- TASK -
In the entries below, find the line with "What the trial" and print exactly every line from there up to and including the line with "trial run, line 43", with no other lines.

- PROVIDED MATERIAL -
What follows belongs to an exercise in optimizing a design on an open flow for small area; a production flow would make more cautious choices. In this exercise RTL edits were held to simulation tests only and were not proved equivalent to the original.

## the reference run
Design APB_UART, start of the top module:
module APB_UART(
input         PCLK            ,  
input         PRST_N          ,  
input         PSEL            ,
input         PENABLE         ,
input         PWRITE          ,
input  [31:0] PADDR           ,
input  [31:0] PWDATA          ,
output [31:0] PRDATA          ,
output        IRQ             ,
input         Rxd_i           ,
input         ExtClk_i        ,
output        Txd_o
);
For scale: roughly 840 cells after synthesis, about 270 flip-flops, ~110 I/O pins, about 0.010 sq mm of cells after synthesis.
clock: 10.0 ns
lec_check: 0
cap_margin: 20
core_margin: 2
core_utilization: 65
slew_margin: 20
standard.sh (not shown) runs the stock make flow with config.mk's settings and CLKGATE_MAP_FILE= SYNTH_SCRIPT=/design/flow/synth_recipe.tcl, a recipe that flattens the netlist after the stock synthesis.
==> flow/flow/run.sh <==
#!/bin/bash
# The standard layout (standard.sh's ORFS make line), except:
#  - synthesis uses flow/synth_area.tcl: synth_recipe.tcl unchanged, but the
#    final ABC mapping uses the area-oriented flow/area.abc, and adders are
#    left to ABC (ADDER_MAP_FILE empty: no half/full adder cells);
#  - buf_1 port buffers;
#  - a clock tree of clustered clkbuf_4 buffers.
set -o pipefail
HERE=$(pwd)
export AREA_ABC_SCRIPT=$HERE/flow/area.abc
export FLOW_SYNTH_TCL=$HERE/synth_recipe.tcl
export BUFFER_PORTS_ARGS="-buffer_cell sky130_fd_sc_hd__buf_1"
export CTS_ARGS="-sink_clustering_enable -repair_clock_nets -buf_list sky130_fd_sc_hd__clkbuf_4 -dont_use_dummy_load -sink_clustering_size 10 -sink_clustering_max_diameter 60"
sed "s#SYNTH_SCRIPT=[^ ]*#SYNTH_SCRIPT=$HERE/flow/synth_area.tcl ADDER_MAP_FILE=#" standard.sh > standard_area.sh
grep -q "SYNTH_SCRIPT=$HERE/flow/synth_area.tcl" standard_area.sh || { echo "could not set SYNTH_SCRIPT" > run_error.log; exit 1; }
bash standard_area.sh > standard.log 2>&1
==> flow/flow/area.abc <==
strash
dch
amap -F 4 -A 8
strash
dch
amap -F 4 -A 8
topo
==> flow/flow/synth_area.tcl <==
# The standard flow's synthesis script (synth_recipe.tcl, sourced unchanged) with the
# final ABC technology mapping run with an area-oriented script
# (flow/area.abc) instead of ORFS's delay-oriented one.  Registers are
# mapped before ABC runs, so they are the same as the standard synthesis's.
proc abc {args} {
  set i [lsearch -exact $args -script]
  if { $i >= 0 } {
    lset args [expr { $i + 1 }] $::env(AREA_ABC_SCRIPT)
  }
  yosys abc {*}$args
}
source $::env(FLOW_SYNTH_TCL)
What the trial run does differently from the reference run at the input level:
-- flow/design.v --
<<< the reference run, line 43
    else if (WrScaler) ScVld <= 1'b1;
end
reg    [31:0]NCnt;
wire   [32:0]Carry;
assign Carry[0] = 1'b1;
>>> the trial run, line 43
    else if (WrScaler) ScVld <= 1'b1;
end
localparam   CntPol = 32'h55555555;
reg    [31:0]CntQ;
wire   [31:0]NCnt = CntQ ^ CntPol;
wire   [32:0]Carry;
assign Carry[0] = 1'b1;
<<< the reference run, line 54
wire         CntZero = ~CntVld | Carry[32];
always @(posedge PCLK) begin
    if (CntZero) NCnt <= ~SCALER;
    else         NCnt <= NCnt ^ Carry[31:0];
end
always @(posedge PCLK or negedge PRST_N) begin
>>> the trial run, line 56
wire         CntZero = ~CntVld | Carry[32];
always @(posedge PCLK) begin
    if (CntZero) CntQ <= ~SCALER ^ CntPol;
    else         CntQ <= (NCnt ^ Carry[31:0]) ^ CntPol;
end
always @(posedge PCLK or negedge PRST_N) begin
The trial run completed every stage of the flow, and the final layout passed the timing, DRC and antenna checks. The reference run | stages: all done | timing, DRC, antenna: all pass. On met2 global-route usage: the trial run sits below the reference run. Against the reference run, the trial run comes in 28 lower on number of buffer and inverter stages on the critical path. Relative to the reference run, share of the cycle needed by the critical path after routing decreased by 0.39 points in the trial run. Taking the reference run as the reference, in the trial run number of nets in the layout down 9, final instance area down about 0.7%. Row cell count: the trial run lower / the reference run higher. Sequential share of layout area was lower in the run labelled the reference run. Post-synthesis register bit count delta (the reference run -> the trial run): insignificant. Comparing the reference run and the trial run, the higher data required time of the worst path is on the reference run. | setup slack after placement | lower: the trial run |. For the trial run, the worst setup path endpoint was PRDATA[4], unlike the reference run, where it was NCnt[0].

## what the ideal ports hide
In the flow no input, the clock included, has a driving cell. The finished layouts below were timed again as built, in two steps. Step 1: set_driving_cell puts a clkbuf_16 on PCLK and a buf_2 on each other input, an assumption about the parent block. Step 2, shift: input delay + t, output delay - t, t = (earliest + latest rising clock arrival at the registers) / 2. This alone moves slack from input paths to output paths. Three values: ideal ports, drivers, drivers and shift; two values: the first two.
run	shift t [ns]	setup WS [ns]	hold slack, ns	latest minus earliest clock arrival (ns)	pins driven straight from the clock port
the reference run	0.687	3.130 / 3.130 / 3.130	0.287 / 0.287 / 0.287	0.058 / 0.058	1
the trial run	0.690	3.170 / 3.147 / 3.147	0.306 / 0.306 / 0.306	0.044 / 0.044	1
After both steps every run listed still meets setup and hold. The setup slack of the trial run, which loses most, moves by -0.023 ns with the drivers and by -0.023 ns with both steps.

- ANSWER TO THIS PROBLEM -
What the trial run does differently from the reference run at the input level:
-- flow/design.v --
<<< the reference run, line 43
    else if (WrScaler) ScVld <= 1'b1;
end
reg    [31:0]NCnt;
wire   [32:0]Carry;
assign Carry[0] = 1'b1;
>>> the trial run, line 43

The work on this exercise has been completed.